EurOrchestra

25/11/2005 - Gazzetta del mezzogiorno

Di Nicola Sbisà

Al di là della scontata attrazione che una «serata inaugurale» può comprensibilmente esercitare sul pubblico, la presenza di Sergio Rubini, come «voce recitante» nel primo concerto della stagione dell'Eurorchestra è stato motivo determinante a che il salone dello Sheraton, si affollasse più del solito.

«Secondo me - ha detto il direttore Franco Lentini, presentando al pubblico l'attore e regista pubblico - Sergio Rubini assomiglia molto a Mozart; se Forman l'avesse conosciuto in tempo, forse avrebbe attribuito a lui nel film Amadeus il ruolo principale!». Rubini si è un po' schernito, poi evidentemente anche un po' commosso ha espresso la sua soddisfazione per l'occasione che gli permetteva di incontrare il pubblico barese; quindi, come da programma, ha intervallato la celebre Sinfonia K 550, leggendo alcune lettere di Mozart: la richiesta di soldi ad un amico cui già doveva denaro o la lunga missiva ad una cugina, densa di particolari più che piccanti, a tratti addirittura lubrichi.
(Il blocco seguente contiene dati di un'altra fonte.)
From an optimization exercise on the open Yosys and OpenROAD flow, aimed at a short achievable clock period and few clock cycles per item; shortcuts taken in it are not production practice.
The RTL of this run was laid out without a check of its function.

[flow/config.mk]
export PLATFORM = sky130hd
export DESIGN_NAME = core_pipe_top
export DESIGN_NICKNAME = core_pipe_top
export VERILOG_FILES = /design/flow/design.v
export SDC_FILE = /design/flow/constraint.sdc
export NUM_CORES = 4
export LEC_CHECK = 0
export CAP_MARGIN = 40
export CORE_MARGIN = 2
export CORE_UTILIZATION = 40
export SLEW_MARGIN = 20
export SYNTH_MEMORY_MAX_BITS = 4096
[flow/constraint.sdc]
create_clock -name core_clock -period 12.0 [get_ports {clk}]
set_input_delay 2.4000 -clock core_clock [delete_from_list [all_inputs] [get_ports {clk}]]
set_output_delay 2.4000 -clock core_clock [all_outputs]
set_load 0.01 [all_outputs]
[flow/design.v]
module core_reg_arr (
    input           clk,
    input           wen,
    input[4:0]      rs1_addr,
    input[4:0]      rs2_addr,
    input[4:0]      rd_addr,
    input[31:0]     rd_din,
    output[31:0]    rs1_dout,
    output[31:0]    rs2_dout
);
reg[31:0]   reg_array[31:1];
always @(posedge clk) begin
    if (wen && rd_addr != 5'd0) begin
        reg_array[rd_addr]  <= rd_din;
    end
end
assign  rs1_dout    =   (rs1_addr == 5'd0) ? 32'd0 :
                        (wen && rd_addr == rs1_addr) ? rd_din : reg_array[rs1_addr];
assign  rs2_dout    =   (rs2_addr == 5'd0) ? 32'd0 :
                        (wen && rd_addr == rs2_addr) ? rd_din : reg_array[rs2_addr];
endmodule
module core_mem_mux (
    input                   if_ram_en,
    input[31:0]             if_ram_pc,
    input                   mem_ram_en,
    input                   mem_ram_wen,
    input[31:0]             mem_ram_addr,
    input[1:0]              mem_ram_size,
    input[31:0]             mem_ram_din,
    output reg              ram_en,
    output reg              ram_wen,
    output reg[31:0]        ram_addr,
    output reg[1:0]         ram_size,
    output reg[31:0]        ram_din
);
always @(*) begin
    ram_din = mem_ram_din;
    if (if_ram_en) begin
        ram_en = 1'b1;
        ram_wen = 1'b0;
        ram_addr = if_ram_pc;
        ram_size = 2'b10;
    end else if(mem_ram_en) begin
        ram_en = 1'b1;
        ram_wen = mem_ram_wen;
        ram_addr = mem_ram_addr;
        ram_size = mem_ram_size;
    end else begin
        ram_en = 1'b0;
        ram_wen = 1'b0;
        ram_addr = if_ram_pc;
        ram_size = 2'b10;
    end
end
endmodule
Più rivelatori di una umanità forse inimmaginabile al pubblico, i «ricordi» di Federico Fellini su Nino Rota, che hanno invece intervallato la suite su musiche da film compilata a suo tempo con abile mano di Carlo Savina.

Un Rota svagato, totalmente immerso nella sua musica, quasi «inseguito» sulla strada della creatività estemporanea dall'amico regista, che aveva bisogno dei suoi tempi per completare degnamente i suoi film. E alle lettere di Mozart e ai brani di Fellini, Sergio Rubini ha offerto una dizione convinta, di avvincente scorrevolezza, di intima colloquialità, di avvincente quanto efficace semplicità, arricchendo così la tipica atmosfera che da sempre caratterizza i concerti dell'Eurorchestra. Sarà infatti per merito della sincera personalità di Franco Lentini, i suoi concerti acquistano sempre un tono di cordiale familiarità.
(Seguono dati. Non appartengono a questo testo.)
This is an optimization exercise on Yosys and OpenROAD, whose aim is small area, not a production implementation. Only simulation tests tie the RTL to the original design; equivalence was not proved. No driver is modelled on the clock port, so clocking that relies on it looks cheaper here than on a real chip. Power and IR drop assume default switching activity.

$ cat design/flow/config.mk
export PLATFORM = sky130hd
export DESIGN_NAME = Lab2
export DESIGN_NICKNAME = Lab2
export VERILOG_FILES = /design/flow/design.v
export SDC_FILE = /design/flow/constraint.sdc
export NUM_CORES = 4
export LEC_CHECK = 0
export CAP_MARGIN = 20
export CORE_MARGIN = 2
export CORE_UTILIZATION = 80
export SLEW_MARGIN = 20
$ cat design/flow/constraint.sdc
create_clock -name core_clock -period 5.0 [get_ports {clk}]
set_input_delay 1.0000 -clock core_clock [delete_from_list [all_inputs] [get_ports {clk}]]
set_output_delay 1.0000 -clock core_clock [all_outputs]
set_load 0.01 [all_outputs]
$ cat design/flow/design.v
module Lab2(clk, rst, button, light, dis, switch, levelLight, laserLight);
	input clk, rst, switch;
	input [1:0] button;
	output levelLight;
	output [1:0] laserLight;
	output [41:0] dis;
	output [9:0] light;
	reg [1:0] cv;      
	reg [5:0] dc;      
	reg [6:0] bc;      
	reg pl;            
	reg [1:0] lv;      
	reg [1:0] hp;      
	reg [2:0] bh;      
	reg [5:0] lo;
	reg [2:0] hi;
	reg [2:0] pos;     
	reg [3:0] lc;      
	reg [1:0] sh, nx;
	wire win = bh[2] & bh[1] & bh[0];
	wire lose = ~hp[1] & ~hp[0];
	wire ctrl = lv[1] & lv[0];
	wire over = win | lose;
	wire boss = ctrl & ~over;
	wire run = switch & ~over;
	wire lpos = sh[0];
	wire gen = nx[0];
	wire fire = nx[1];
	wire bf = boss & fire;
	wire l1 = lv[1], l0 = lv[0], r1 = sh[1], r0 = sh[0];
	wire b0 = (l1|l0|r0|r1)&(l1|~l0|r1|r0)&(~l1|l0|r0|r1)&(~l1|l0|~r1|r0);
	wire b1 = (l1|l0|~r1|~r0)&(l1|~l0|r1|~r0)&(l1|~l0|~r1|r0)&(~l1|l0|~r1|r0)&(~l1|l0|~r1|~r0);
	wire b2 = (~l1&~l0&~r1&~r0)|(~l1&~l0&~r1&r0)|(~l1&~l0&r1&r0)|(~l1&l0&~r1&~r0)|(~l1&l0&r1&~r0);
	wire b3 = (~l1&~l0&~r1&~r0)|(~l1&~l0&r1&~r0)|(~l1&~l0&r1&r0)|(~l1&l0&~r1&r0)|(l1&~l0&r1&~r0);
	wire c0 = ~cv[1] & ~cv[0], c1 = ~cv[1] & cv[0], c2 = cv[1] & ~cv[0], c3 = cv[1] & cv[0];
	wire dmg1 = (c0 & ~b0) | (c3 & ~b1) | (c2 & ~b2) | (c1 & ~b3);
	wire dmgb = c1 | c2 | (bf & ((c0 & lpos) | (c3 & ~lpos)));
	wire thit = (~lv[1] & ~lv[0] & hi[2] & hi[0] & lo[3] & lo[1]) |
	            (~lv[1] & lv[0] & hi[1] & hi[0] & lo[4] & lo[3] & lo[2] & lo[1]) |
	            (lv[1] & hi[1]);
	wire step = run & ~ctrl & thit;
	wire lcm = ~lv[1] & ~lv[0] ? lc[2] : ~lv[1] ? lc[3] : lc[3] & lc[2];
	wire lup = step & lcm;
	wire trans = lup & lv[1];
	wire exitb = step & pos[2] & pos[1];
	wire lwr = run & lo[5] & lo[4] & lo[0];
	wire blw = ctrl & lwr;
	wire bhw = blw & hi[2];
	wire bev = bhw & ~pos[2] & ~pos[1] & ~pos[0];
	wire las = run & ctrl & lo[5] & lo[4] & ~lo[0] & lc[3];
	wire dmgev = (exitb & dmg1) | (las & ~gen & dmgb);
	wire idle = ~dc[5] & ~dc[4] & ~dc[3];
	wire up = ~button[1] & ~c3;
	wire dn = ~button[0] & ~c0;
	wire mv = run & idle & (up | dn);
	wire [7:0] bcs = {1'b0, bc} + {7'd0, run};
	always @(posedge clk) begin
		if (rst) begin
			cv <= 0; dc <= 0; bc <= 7'd28; pl <= 0; lv <= 0; hp <= 3; bh <= 6;
			lo <= 0; hi <= 0; pos <= 0; lc <= 0; sh <= 0; nx <= 0;
		end else begin
			if (mv) cv <= dn ? cv - 2'd1 : cv + 2'd1;
			dc <= (dc + {5'd0, run & ~idle}) | {2'b0, mv, mv, mv, 1'b0};
			bc <= bcs[7] ? 7'd28 : bcs[6:0];
			pl <= pl ^ bcs[7];
			lo <= (step | lwr) ? 6'd0 : lo + {5'd0, run};
			hi <= (step | bhw) ? 3'd0 : hi + {2'd0, lwr};
			if (exitb) pos <= 0;
			else if (step | bhw) pos <= pos + 3'd1;
			if (lup | (blw & lc[3])) lc <= 0;
			else if (exitb | blw) lc <= lc + 4'd1;
			lv <= lv + {1'b0, lup};
			if (exitb) begin
				sh <= {nx[1] ^ ~lc[1], nx[0] ^ lc[0]};
				nx <= c3 ? cv : cv + 2'd1;
			end else if (trans) begin
				sh[0] <= 1'b0;
				nx <= 2'b00;
			end else if (las) begin
				nx <= {gen, ~gen};
				sh[0] <= lpos ^ ~gen;
			end
			hp <= hp - {1'b0, dmgev};
			bh <= bh - {2'b0, bev | (bh == 3'd0)};
		end
	end
	wire [5:0] pg;
	assign pg[0] = ~ctrl & ~pos[2] & ~pos[1] & pos[0];
	assign pg[1] = ~ctrl & ~pos[2] & pos[1] & ~pos[0];
	assign pg[2] = ~ctrl & ~pos[2] & pos[1] & pos[0];
	assign pg[3] = ~ctrl & pos[2] & ~pos[1] & ~pos[0];
	assign pg[4] = ~ctrl & pos[2] & ~pos[1] & pos[0];
	assign pg[5] = ~ctrl & pos[2] & pos[1];
	wire kb0 = ~b0, kb1 = ~b1, kb2 = ~b2, kb3 = ~b3;
	wire nw = ~win, nl = ~lose, nb = ~boss;
	wire la = ~(bf & lpos);    
	wire lb = ~(bf & ~lpos);   
	wire nf = ~bf;
	wire s0 = c1 | c2 | c3 | pl;
	wire s3 = ~c3 | pl;
	wire s2 = ~c2 | pl;
	wire s1 = ~c1 | pl;
	assign dis[0]  = nw & nl & ~(pg[0] & kb0);
	assign dis[1]  = nw;
	assign dis[2]  = nw;
	assign dis[3]  = nl & ~(pg[0] & kb1);
	assign dis[4]  = nw & nl & nb & ~(pg[0] & kb2);
	assign dis[5]  = nw & nl & nb & ~(pg[0] & kb3);
	assign dis[6]  = nl & nb;
	assign dis[7]  = nl & nb & ~(pg[1] & kb0);
	assign dis[8]  = nw & nb;
	assign dis[9]  = nw & nl & nb;
	assign dis[10] = nl & nb & ~(pg[1] & kb1);
	assign dis[11] = nb & ~(pg[1] & kb2);
	assign dis[12] = nl & nb & ~(pg[1] & kb3);
	assign dis[13] = nl & nb;
	assign dis[14] = nl & la & ~(pg[2] & kb0);
	assign dis[15] = nw & nl;
	assign dis[16] = nw & nl;
	assign dis[17] = nw & nl & lb & ~(pg[2] & kb1);
	assign dis[18] = nl & ~(pg[2] & kb2);
	assign dis[19] = nl & ~(pg[2] & kb3);
	assign dis[20] = nf;
	assign dis[21] = la & ~(pg[3] & kb0);
	assign dis[22] = nw;
	assign dis[23] = nw;
	assign dis[24] = nw & nl & lb & ~(pg[3] & kb1);
	assign dis[25] = nw & nl & ~(pg[3] & kb2);
	assign dis[26] = nw & nl & ~(pg[3] & kb3);
	assign dis[27] = nf;
	assign dis[28] = la & ~(pg[4] & kb0);
	assign dis[29] = 1'b1;
	assign dis[30] = 1'b1;
	assign dis[31] = lb & ~(pg[4] & kb1);
	assign dis[32] = ~(pg[4] & kb2);
	assign dis[33] = ~(pg[4] & kb3);
	assign dis[34] = nf;
	assign dis[35] = la & s0 & ~(pg[5] & kb0);
	assign dis[36] = 1'b1;
	assign dis[37] = 1'b1;
	assign dis[38] = lb & s3 & ~(pg[5] & kb1);
	assign dis[39] = lb & s2 & ~(pg[5] & kb2);
	assign dis[40] = la & s1 & ~(pg[5] & kb3);
	assign dis[41] = nf;
	assign light[0] = ~lose;
	assign light[1] = hp[1];
	assign light[2] = hp[1] & hp[0];
	assign light[3] = 1'b0;
	assign light[4] = boss & bh[2] & bh[1];
	assign light[5] = boss & bh[2] & (bh[1] | bh[0]);
	assign light[6] = boss & bh[2];
	assign light[7] = boss & (bh[2] | (bh[1] & bh[0]));
	assign light[8] = boss & (bh[2] | bh[1]);
	assign light[9] = boss & (bh[2] | bh[1] | bh[0]);
	assign levelLight = ~(~ctrl & (pos != 0) & ((~lv[1] & ~lv[0]) ? lc[1] & lc[0] : ~lv[1] ? lc[2] & lc[1] & lc[0] : lc[3] & lc[1] & lc[0]));
	assign laserLight = (boss & gen) ? (lpos ? 2'b10 : 2'b01) : 2'b11;
endmodule
$ cat design/flow/flow/run.sh
#!/bin/bash
set -euo pipefail
export BUFFER_PORTS_ARGS="-buffer_cell sky130_fd_sc_hd__buf_1"
export SKIP_REPAIR_TIE_FANOUT=1
# Clock tree built before CTS by flow/mantree.tcl (a root buffer driving
# three leaf buffers, each driving a third of the flip-flops); CTS then has no
# net left to buffer.
export CLK_NLEAF=3 CLK_LEAF_BUF=sky130_fd_sc_hd__clkbuf_8 CLK_ROOT_BUF=sky130_fd_sc_hd__clkbuf_1
export PRE_CTS_TCL="$PWD/flow/mantree.tcl"
export CTS_ARGS="-clk_nets clk"
R=orfs/results/${FLOW_PLATFORM:-sky130hd}/Lab2/base
bash standard.sh synth > std_synth.log 2>&1
cp $R/1_2_yosys.v std_1_2_yosys.v
LIB=$FLOW_HOME/platforms/sky130hd/lib/sky130_fd_sc_hd__tt_025C_1v80.lib
YOSYS=$(command -v yosys || echo /OpenROAD-flow-scripts/tools/install/yosys/bin/yosys)
nff=$(grep -c dfxtp std_1_2_yosys.v)
best=""; barea=""
for scr in flow/abc_*.scr; do
  n=$(basename $scr .scr)
  sed "s#@LIB@#$LIB#g; s#@IN@#std_1_2_yosys.v#; s#@SCR@#$scr#; s#@OUT@#resynth_$n.v#; s#@STAT@#resynth_stat_$n.log#" flow/resynth.ys > resynth_$n.ys
  if $YOSYS -s resynth_$n.ys > resynth_$n.log 2>&1 && [ "$(grep -c dfxtp resynth_$n.v)" = "$nff" ]; then
    a=$(grep "Chip area" resynth_stat_$n.log | awk '{print $NF}')
    echo "$n $a" >> resynth_areas.log
    if [ -z "$barea" ] || awk "BEGIN{exit !($a < $barea)}"; then best=$n; barea=$a; fi
  fi
done
echo "best $best $barea" >> resynth_areas.log
cp resynth_$best.v $R/1_2_yosys.v
rm -f $R/1_synth.odb $R/1_synth.sdc
bash standard.sh finish > std_finish.log 2>&1
$ cat design/flow/flow/abc_amap1.scr
strash
dch -f
amap
topo
$ cat design/flow/flow/abc_dc2.scr
strash
dc2
dch -f
amap
topo
$ cat design/flow/flow/abc_dc2b.scr
strash
dc2
dch -f
amap
strash
dc2
dch -f
amap
topo
$ cat design/flow/flow/abc_dch.scr
strash
dch
amap
topo
$ cat design/flow/flow/abc_dsdb.scr
strash
&get -n
&dsdb
&put
dch -f
amap
strash
dch -f
amap
topo
$ cat design/flow/flow/abc_fraig.scr
strash
ifraig
dch -f
amap
strash
dch -f
amap
topo
$ cat design/flow/flow/abc_fraig2.scr
strash
ifraig
resub -K 8
dch -f
amap
strash
dch -f
amap
topo
$ cat design/flow/flow/abc_gb.scr
strash
&get -n
&b -a
&put
dch -f
amap
topo
$ cat design/flow/flow/abc_it2.scr
strash
dch -f
amap
strash
dch -f
amap
strash
dch -f
amap
topo
$ cat design/flow/flow/abc_it6.scr
strash
dch -f
amap
strash
dch -f
amap
strash
dch -f
amap
strash
dch -f
amap
strash
dch -f
amap
strash
dch -f
amap
topo
$ cat design/flow/flow/abc_resub.scr
strash
resub -K 6
rewrite
resub -K 8
refactor
resub -K 10 -z
dch -f
amap
topo
$ cat design/flow/flow/abc_rfz.scr
strash
refactor -z
rewrite -z
balance
dch -f
amap
strash
dch -f
amap
topo
$ cat design/flow/flow/abc_rs2.scr
strash
balance
rewrite -l
refactor -l
balance
rewrite -l
rewrite -z -l
balance
refactor -z -l
rewrite -z -l
balance
dch -f
amap
strash
dch -f
amap
topo
$ cat design/flow/flow/mantree.tcl
# Manual clock tree: one root buffer (CLK_ROOT_BUF) driving CLK_NLEAF leaf
# buffers (CLK_LEAF_BUF), each driving the flip-flops of one vertical slice,
# placed at the centroid of its flip-flops.
set block [ord::get_db_block]
set db [ord::get_db]
set clknet [$block findNet clk]
set sinks {}
foreach it [$clknet getITerms] { lappend sinks [list [lindex [[$it getInst] getLocation] 0] $it] }
set sinks [lsort -integer -index 0 $sinks]
set n [llength $sinks]
set nleaf $::env(CLK_NLEAF)
set rootm [$db findMaster $::env(CLK_ROOT_BUF)]
set leafm [$db findMaster $::env(CLK_LEAF_BUF)]
set root [odb::dbInst_create $block $rootm clkbuf_root]
set rnet [odb::dbNet_create $block clk_root]
$rnet setSigType CLOCK
[$root findITerm A] connect $clknet
[$root findITerm X] connect $rnet
set rx 0; set ry 0
for {set k 0} {$k < $nleaf} {incr k} {
  set leaf [odb::dbInst_create $block $leafm clkbuf_leaf_$k]
  set lnet [odb::dbNet_create $block clk_leaf_$k]
  $lnet setSigType CLOCK
  [$leaf findITerm A] connect $rnet
  [$leaf findITerm X] connect $lnet
  set lo [expr {$k * $n / $nleaf}]; set hi [expr {($k + 1) * $n / $nleaf}]
  set sx 0; set sy 0
  for {set i $lo} {$i < $hi} {incr i} {
    set it [lindex [lindex $sinks $i] 1]
    set loc [[$it getInst] getLocation]
    incr sx [lindex $loc 0]; incr sy [lindex $loc 1]
    $it disconnect
    $it connect $lnet
  }
  set cx [expr {$sx / ($hi - $lo)}]; set cy [expr {$sy / ($hi - $lo)}]
  $leaf setLocation $cx $cy
  $leaf setPlacementStatus PLACED
  incr rx $cx; incr ry $cy
}
$root setLocation [expr {$rx / $nleaf}] [expr {$ry / $nleaf}]
$root setPlacementStatus PLACED
$clknet setSigType CLOCK
$ cat design/flow/flow/resynth.ys
# Re-map the combinational logic of the standard synthesis for area.
# The flip-flops are kept as they are (same cells, same instance names).
read_liberty -ignore_miss_func @LIB@
read_verilog -defer @IN@
hierarchy -top Lab2
setattr -mod -set keep_hierarchy 1 sky130_fd_sc_hd__dfxtp_1
flatten
opt_clean -purge
techmap
opt -purge
abc -liberty @LIB@ -dont_use sky130_fd_sc_hd__probe_p_8 -dont_use sky130_fd_sc_hd__probec_p_8 -dont_use sky130_fd_sc_hd__lpflow_bleeder_1 -dont_use sky130_fd_sc_hd__lpflow_clkbufkapwr_1 -dont_use sky130_fd_sc_hd__lpflow_clkbufkapwr_16 -dont_use sky130_fd_sc_hd__lpflow_clkbufkapwr_2 -dont_use sky130_fd_sc_hd__lpflow_clkbufkapwr_4 -dont_use sky130_fd_sc_hd__lpflow_clkbufkapwr_8 -dont_use sky130_fd_sc_hd__lpflow_clkinvkapwr_1 -dont_use sky130_fd_sc_hd__lpflow_clkinvkapwr_16 -dont_use sky130_fd_sc_hd__lpflow_clkinvkapwr_2 -dont_use sky130_fd_sc_hd__lpflow_clkinvkapwr_4 -dont_use sky130_fd_sc_hd__lpflow_clkinvkapwr_8 -dont_use sky130_fd_sc_hd__lpflow_decapkapwr_12 -dont_use sky130_fd_sc_hd__lpflow_decapkapwr_3 -dont_use sky130_fd_sc_hd__lpflow_decapkapwr_4 -dont_use sky130_fd_sc_hd__lpflow_decapkapwr_6 -dont_use sky130_fd_sc_hd__lpflow_decapkapwr_8 -dont_use sky130_fd_sc_hd__lpflow_inputiso0n_1 -dont_use sky130_fd_sc_hd__lpflow_inputiso0p_1 -dont_use sky130_fd_sc_hd__lpflow_inputiso1n_1 -dont_use sky130_fd_sc_hd__lpflow_inputiso1p_1 -dont_use sky130_fd_sc_hd__lpflow_inputisolatch_1 -dont_use sky130_fd_sc_hd__lpflow_isobufsrc_1 -dont_use sky130_fd_sc_hd__lpflow_isobufsrc_16 -dont_use sky130_fd_sc_hd__lpflow_isobufsrc_2 -dont_use sky130_fd_sc_hd__lpflow_isobufsrc_4 -dont_use sky130_fd_sc_hd__lpflow_isobufsrc_8 -dont_use sky130_fd_sc_hd__lpflow_isobufsrckapwr_16 -dont_use sky130_fd_sc_hd__lpflow_lsbuf_lh_hl_isowell_tap_1 -dont_use sky130_fd_sc_hd__lpflow_lsbuf_lh_hl_isowell_tap_2 -dont_use sky130_fd_sc_hd__lpflow_lsbuf_lh_hl_isowell_tap_4 -dont_use sky130_fd_sc_hd__lpflow_lsbuf_lh_isowell_4 -dont_use sky130_fd_sc_hd__lpflow_lsbuf_lh_isowell_tap_1 -dont_use sky130_fd_sc_hd__lpflow_lsbuf_lh_isowell_tap_2 -dont_use sky130_fd_sc_hd__lpflow_lsbuf_lh_isowell_tap_4  -script @SCR@
opt_clean -purge
splitnets
opt_clean -purge
hilomap -singleton -hicell sky130_fd_sc_hd__conb_1 HI -locell sky130_fd_sc_hd__conb_1 LO
insbuf -buf sky130_fd_sc_hd__buf_4 A X
opt_clean -purge
select Lab2
tee -o @STAT@ stat -liberty @LIB@
write_verilog -noattr -nohex -nodec -selected @OUT@
$ cat design/flow/standard.sh
#!/bin/bash
# synth_recipe.tcl (not shown) runs the flow's synth.tcl, then flattens the netlist and writes it again
# the make line also repeats each setting of config.mk as NAME=value (left out here)
make -C /OpenROAD-flow-scripts/flow DESIGN_CONFIG=/design/flow/config.mk WORK_HOME=/design/flow/orfs CLKGATE_MAP_FILE= SYNTH_SCRIPT=/design/flow/synth_recipe.tcl "${@:-finish}"
==> impl_metrics.toml, run 1 <==
[outcome]
outcome = "did not finish"
lastStage = "3_3_place_gp"
stop_error = "[ERROR GPL-0301] Utilization 102.415 % exceeds 100%."

[place]
numPortBuffers = 54

[floorplanning]
rows = 19
die_h_microns = 57.9
die_x_microns = 57.9
initial_core_util = 0.843
io_pins = 60

[synthesis]
syn_nets = 344
syn-instance-count = 339
ys_warn_count = 1
synth_area_per_cell_sq_um = 6.86
syn_area_sq_um = 2320
==> run 2, diff against run 1 <==
--- a/design/flow/config.mk
+++ b/design/flow/config.mk
@@ -7,5 +7,6 @@
 export LEC_CHECK = 0
 export CAP_MARGIN = 20
 export CORE_MARGIN = 2
-export CORE_UTILIZATION = 80
+export CORE_UTILIZATION = 70
+export GPL_TIMING_DRIVEN = 0
 export SLEW_MARGIN = 20
==> run 2 against run 1 <==
  * Now clean on timing, DRC and antenna
  * Synthesized cell count stayed put
  * Area after synthesis stayed put
==> impl_metrics.toml, run 2 <==
[outcome]
outcome = "complete, no violations"

[critical_path]
path_class = "reg -> out"
required_ns = 4.00
endpoint_kind = "output port"
startpoint_type = "flip-flop"
path_cells = "clkinv_1, nor2_1, nand2_1, clkinv_1, nor2_1, clkinv_1, nor2_2, nand2_1, nor2_1, clkinv_1, o21ai_0, a21oi_1, buf_1"
path_buf_inv = 5
critPathMaxStageDelay_ns = 0.45
worstPathMaxFanout = 12
critical_path.most_common_cell = "clkinv_1"
crit_arrival_ns = 3.62
critPathTopFamily = "simple AND/OR/NAND/NOR gates"
cpMaxStageDelayCell = "nor2_1"

[floorplanning]
die_x_microns = 61.6
io_pins = 60
initial_core_util = 0.749
rows = 20
core_sq_um = 3100
die_h_microns = 61.6
dieArea_sq_um = 3800

[timing]
setup_slack_ns = 0.376
setup_tns_ns = 0
period_share = 0.925
worst_slew_pin_slew_ns = 0.977
period_needed_ns = 4.62
finClkSkew_ns = 0.0213
finalSetupViolCount = 0
finalMaxSlewViolations = 0
rsz0062_at_grt = "no"
hold_viol = 0
fmax_mhz = 216
slew_headroom = 0.349

[power_and_ir_drop]
power_frac_seq = 0.635
swShare = 0.243
internal_power_uw = 423
p_clk_frac = 0.279
power_leakage_nw = 0.939
p_sw_uw = 136
comb_power_share = 0.085
power_density_nw_per_um2 = 213
ir_worst_vdd_v = 0.000301

[cells_and_area]
largest_reg_flops = 7
final_util = 0.848
mostFrequentLayoutCells = "nor2_1 (85), buf_1 (54), dfxtp_1 (43)"
top_register = "bc"
reg_top3 = "bc (7), dc (6), lo (6)"
num_antenna_cells = 0
layout_commonest_cell = "nor2_1"
drive_gt1_frac = 0.0453
fin_nets = 404
syn2layout_area_growth_pct = 13.1

[hold_path]
hold_path_class = "reg -> reg"

[synthesis]
ys_warn_count = 1
synth_area_per_cell_sq_um = 6.86
syn_nets = 344
syn-instance-count = 339
syn_area_sq_um = 2320

[detailed_routing]
wl_microns = 5750
wl_per_cell_microns = 13.0
firstDrtPassIters = 5
vias = 2563
postRouteAntennaNets = 0
drc_errors = 0
viasPerCell = 5.81
drt_first_iter_violations = 249

[grt]
grt_overflow = 0
grt_pass1_vias = 2104
grtUsageTotal = 0.301
grt_pass1_wl_microns = 8900
grt_max_degree = 23
antenna_found_initial = 0

[place]
pre_cts_ws_ns = 0.788
hpwlAfterDp_microns = 4400
numPortBuffers = 54
place_congestion = 0.872

[clock_tree]
clkTransAtPathRegs_ns = 0.10
cts_setup_buffers = 0
ctsHoldBuffers = 0
clk_latency_ns = 0.44

[run]
maxCapViolCount = 0
## run 2: timing repair
action / CTS / global route
endpoints found under the setup margin: 0 / 3
hold endpoints to repair: 0 / 0
gates resized for setup: 0 / 1
## run 2: final timing paths
kind | endpoint | startpoint | slack (ns) | depth (start not counted)
setup reg to reg | sh[0] | bh[1] | 1.59 | 12
hold / removal | lo[1] | lo[1] | 0.48 | 2
setup / recovery | dis[35] | bh[1] | 0.38 | 13
hold reg to reg | lo[1] | lo[1] | 0.48 | 2
## run 2: layout make-up
| class | instances | area, sq um |
|---|---|---|
| Buffer | 18 | 150 |
| Sequential cell | 43 | 861 |
| Fill cell | 192 | 473 |
| Multi-Input combinational cell | 240 | 1200 |
| Tap cell | 44 | 55.1 |
| Inverter | 42 | 158 |
| Timing Repair Buffer | 54 | 203 |
## run 2: routing by layer
metal / track usage / share of wire
met2: 0.553 / 0.47
met1: 0.376 / 0.42
met4: 0.0760 / 0.021
met5: 0 / 0
met3: 0.0294 / 0.091
## run 2: power groups by stage
stage	clock network (mW)	logic [mW]	registers, mW
after global placement	0	0.0446	0.363
after detailed placement	0	0.0462	0.363
after global routing	0.168	0.0533	0.356
after CTS	0.118	0.0465	0.363
final	0.156	0.0476	0.355
after floorplan	0	0.0334	0.362
## run 2: per-stage QoR
| step | power [mW] | hold slack, ns | area, sq um | cells |
|---|---|---|---|---|
| after floorplan | 0.395 | 0.433 | 2320 | 339 |
| after global placement | 0.407 | 0.447 | 2580 | 437 |
| after detailed placement | 0.409 | 0.460 | 2580 | 437 |
| after CTS | 0.528 | 0.464 | 2630 | 441 |
| after global routing | 0.577 | 0.490 | 2630 | 441 |
| final | 0.559 | 0.477 | 2630 | 441 |
## run 2: worst min-delay path: stages (launching register included)
cell and delay, ns:
dfxtp_1 0.31, clkinv_1 0.06, a211oi_1 0.06
==> run 3, diff against run 2 <==
--- a/design/flow/config.mk
+++ b/design/flow/config.mk
@@ -8,5 +8,4 @@
 export CAP_MARGIN = 20
 export CORE_MARGIN = 2
 export CORE_UTILIZATION = 70
-export GPL_TIMING_DRIVEN = 0
 export SLEW_MARGIN = 20
==> run 3 against run 2 <==
  * Combinational power down 5.0%
  * Critical path depth down 1
  * Design area fell by 3.5%
  * Die area stayed put
  * Via count down 3.2%
  * Setup slack gained 0.44 ns
  * Global-route usage shrank 0.10 points
  * Critical endpoint is now dis[38]
  * Power decreased by 0.71%
  * Synthesized cell count did not move
  * Sequential cell count stayed put
  * Register-to-register slack gained 0.04 ns
  * Highest routed layer unchanged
Quanto alla musica, comunque, Lentini - ben seguito da suo efficiente complesso - ha saputo confermare la sua notoria duttilità di temperamento, passando da un'appassionata lettura della partitura mozartiana (peraltro punteggiata, da gradevoli momenti di colorita lievità) ad un non meno esaltante della musica di Rota del quale il pubblico ha richiesto la replica della celebre «marcetta» da Otto e mezzo.